[Saved entries]
--- START ---

**src/rtl/fork_two_outputs_pkg.sv**
```systemverilog
// Shared FM radio definitions: quantization default, dequantize helper, fork FSM states.
package fork_two_outputs_pkg;

    localparam int QUANT_BITS_DEFAULT = 10;

    typedef enum logic [0:0] {
        S_READ  = 1'b0,
        S_WRITE = 1'b1
    } state_t;

    // Signed divide by 2^qbits rounding toward zero: bias negatives before the shift.
    function automatic logic signed [63:0] dequantize(input logic signed [63:0] value,
                                                      input int qbits);
        logic signed [63:0] bias;
        bias = value[63] ? ((64'sd1 <<< qbits) - 64'sd1) : 64'sd0;
        return (value + bias) >>> qbits;
    endfunction

endpackage

```
**src/rtl/fork_two_outputs.sv**
```systemverilog
// Stream fork: one input FIFO fans out to FIFOs A and B with independent handshakes.
// Define FORK_GAIN_EN to scale branch B by GAIN_B (fixed point, QUANT_BITS fraction bits).
module fork_two_outputs
    import fork_two_outputs_pkg::*;
#(
    parameter int                 DATA_WIDTH = 32,
    parameter int                 QUANT_BITS = QUANT_BITS_DEFAULT,
    parameter logic signed [31:0] GAIN_B     = 32'sd512
) (
    input  logic                  clock,
    input  logic                  reset,
    output logic                  in_rd_en,
    input  logic                  in_empty,
    input  logic [DATA_WIDTH-1:0] in_dout,
    output logic                  outA_wr_en,
    input  logic                  outA_full,
    output logic [DATA_WIDTH-1:0] outA_din,
    output logic                  outB_wr_en,
    input  logic                  outB_full,
    output logic [DATA_WIDTH-1:0] outB_din
);

    state_t                state_reg;
    logic [DATA_WIDTH-1:0] data_a_reg;
    logic [DATA_WIDTH-1:0] data_b_reg;
    logic                  sent_a_reg;
    logic                  sent_b_reg;

    logic                  write_a;
    logic                  write_b;
    logic                  done;
    logic                  capture;
    logic [DATA_WIDTH-1:0] branch_b_value;

`ifdef FORK_GAIN_EN
    logic signed [63:0] product;
    logic signed [63:0] scaled;

    assign product        = 64'($signed(in_dout)) * 64'(GAIN_B);
    assign scaled         = dequantize(product, QUANT_BITS);
    assign branch_b_value = scaled[DATA_WIDTH-1:0];
`else
    assign branch_b_value = in_dout;
`endif

    // Strobes are gated by reset so nothing leaks out while reset is held.
    assign write_a = !reset && (state_reg == S_WRITE) && !sent_a_reg && !outA_full;
    assign write_b = !reset && (state_reg == S_WRITE) && !sent_b_reg && !outB_full;
    assign done    = (sent_a_reg || write_a) && (sent_b_reg || write_b);
    assign capture = !reset && !in_empty && ((state_reg == S_READ) || done);

    assign in_rd_en   = capture;
    assign outA_wr_en = write_a;
    assign outB_wr_en = write_b;
    assign outA_din   = write_a ? data_a_reg : '0;
    assign outB_din   = write_b ? data_b_reg : '0;

    always_ff @(posedge clock or posedge reset) begin
        if (reset) begin
            state_reg  <= S_READ;
            data_a_reg <= '0;
            data_b_reg <= '0;
            sent_a_reg <= 1'b0;
            sent_b_reg <= 1'b0;
        end else if (capture) begin
            state_reg  <= S_WRITE;
            data_a_reg <= in_dout;
            data_b_reg <= branch_b_value;
            sent_a_reg <= 1'b0;
            sent_b_reg <= 1'b0;
        end else if (state_reg == S_WRITE) begin
            // Reaching here with done set means the input ran dry: go idle.
            if (done) begin
                state_reg <= S_READ;
            end
            sent_a_reg <= sent_a_reg || write_a;
            sent_b_reg <= sent_b_reg || write_b;
        end
    end

endmodule
```
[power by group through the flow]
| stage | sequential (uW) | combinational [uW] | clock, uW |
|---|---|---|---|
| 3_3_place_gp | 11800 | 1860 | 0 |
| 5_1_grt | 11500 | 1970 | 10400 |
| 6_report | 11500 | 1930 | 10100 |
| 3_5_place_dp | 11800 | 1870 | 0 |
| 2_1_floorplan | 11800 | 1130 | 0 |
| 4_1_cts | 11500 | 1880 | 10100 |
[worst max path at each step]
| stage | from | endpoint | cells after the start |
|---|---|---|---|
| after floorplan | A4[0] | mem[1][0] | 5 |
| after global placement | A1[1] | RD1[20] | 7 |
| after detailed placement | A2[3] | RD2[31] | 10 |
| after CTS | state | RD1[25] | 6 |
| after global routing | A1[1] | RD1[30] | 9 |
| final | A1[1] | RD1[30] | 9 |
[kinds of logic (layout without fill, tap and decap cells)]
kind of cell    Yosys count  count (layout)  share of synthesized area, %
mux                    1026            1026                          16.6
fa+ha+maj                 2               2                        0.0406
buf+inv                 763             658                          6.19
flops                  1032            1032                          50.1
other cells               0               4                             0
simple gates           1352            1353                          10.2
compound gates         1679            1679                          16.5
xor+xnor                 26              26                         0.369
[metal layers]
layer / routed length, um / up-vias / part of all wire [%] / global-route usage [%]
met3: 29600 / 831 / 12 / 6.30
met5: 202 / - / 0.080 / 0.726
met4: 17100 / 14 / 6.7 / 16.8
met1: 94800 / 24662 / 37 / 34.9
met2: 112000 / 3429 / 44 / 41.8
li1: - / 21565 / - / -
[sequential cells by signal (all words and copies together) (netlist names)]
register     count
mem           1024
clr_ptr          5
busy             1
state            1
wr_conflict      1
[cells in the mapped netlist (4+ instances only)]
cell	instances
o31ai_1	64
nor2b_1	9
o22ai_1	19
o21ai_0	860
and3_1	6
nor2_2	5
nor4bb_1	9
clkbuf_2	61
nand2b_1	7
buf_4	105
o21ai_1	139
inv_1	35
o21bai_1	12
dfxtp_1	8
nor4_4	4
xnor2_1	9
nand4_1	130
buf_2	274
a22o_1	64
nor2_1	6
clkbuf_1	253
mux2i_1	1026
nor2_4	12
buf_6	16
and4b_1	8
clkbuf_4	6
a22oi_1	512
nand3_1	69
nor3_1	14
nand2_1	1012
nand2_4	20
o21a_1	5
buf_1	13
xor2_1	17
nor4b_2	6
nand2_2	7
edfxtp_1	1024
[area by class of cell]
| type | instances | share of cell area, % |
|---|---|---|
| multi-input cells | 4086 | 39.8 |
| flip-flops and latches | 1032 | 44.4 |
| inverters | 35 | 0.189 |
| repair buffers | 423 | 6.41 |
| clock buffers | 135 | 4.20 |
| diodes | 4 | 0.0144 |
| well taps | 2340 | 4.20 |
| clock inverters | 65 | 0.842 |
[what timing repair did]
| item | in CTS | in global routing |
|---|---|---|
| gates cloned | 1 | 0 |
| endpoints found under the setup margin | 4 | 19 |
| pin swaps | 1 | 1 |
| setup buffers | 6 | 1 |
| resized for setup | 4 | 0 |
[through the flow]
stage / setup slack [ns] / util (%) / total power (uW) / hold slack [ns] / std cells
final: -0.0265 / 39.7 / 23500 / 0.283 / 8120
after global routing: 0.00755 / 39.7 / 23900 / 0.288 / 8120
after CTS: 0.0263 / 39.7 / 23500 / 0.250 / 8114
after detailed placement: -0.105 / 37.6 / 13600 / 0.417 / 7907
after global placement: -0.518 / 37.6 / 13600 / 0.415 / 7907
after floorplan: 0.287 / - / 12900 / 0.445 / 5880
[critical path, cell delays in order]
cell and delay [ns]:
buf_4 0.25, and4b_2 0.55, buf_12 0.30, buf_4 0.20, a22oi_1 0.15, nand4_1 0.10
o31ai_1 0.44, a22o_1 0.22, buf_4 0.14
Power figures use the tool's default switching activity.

--- END ---

> _WORK ORDER_
Using the records above, set down exactly the lines from the one with "[power by group through the flow]" through the one with "RD1[25] | 6 |", inclusive, and nothing more.

> _RESULT_
[power by group through the flow]
| stage | sequential (uW) | combinational [uW] | clock, uW |
|---|---|---|---|
| 3_3_place_gp | 11800 | 1860 | 0 |
| 5_1_grt | 11500 | 1970 | 10400 |
| 6_report | 11500 | 1930 | 10100 |
| 3_5_place_dp | 11800 | 1870 | 0 |
| 2_1_floorplan | 11800 | 1130 | 0 |
| 4_1_cts | 11500 | 1880 | 10100 |
[worst max path at each step]
| stage | from | endpoint | cells after the start |
|---|---|---|---|
| after floorplan | A4[0] | mem[1][0] | 5 |
| after global placement | A1[1] | RD1[20] | 7 |
| after detailed placement | A2[3] | RD2[31] | 10 |
| after CTS | state | RD1[25] | 6 |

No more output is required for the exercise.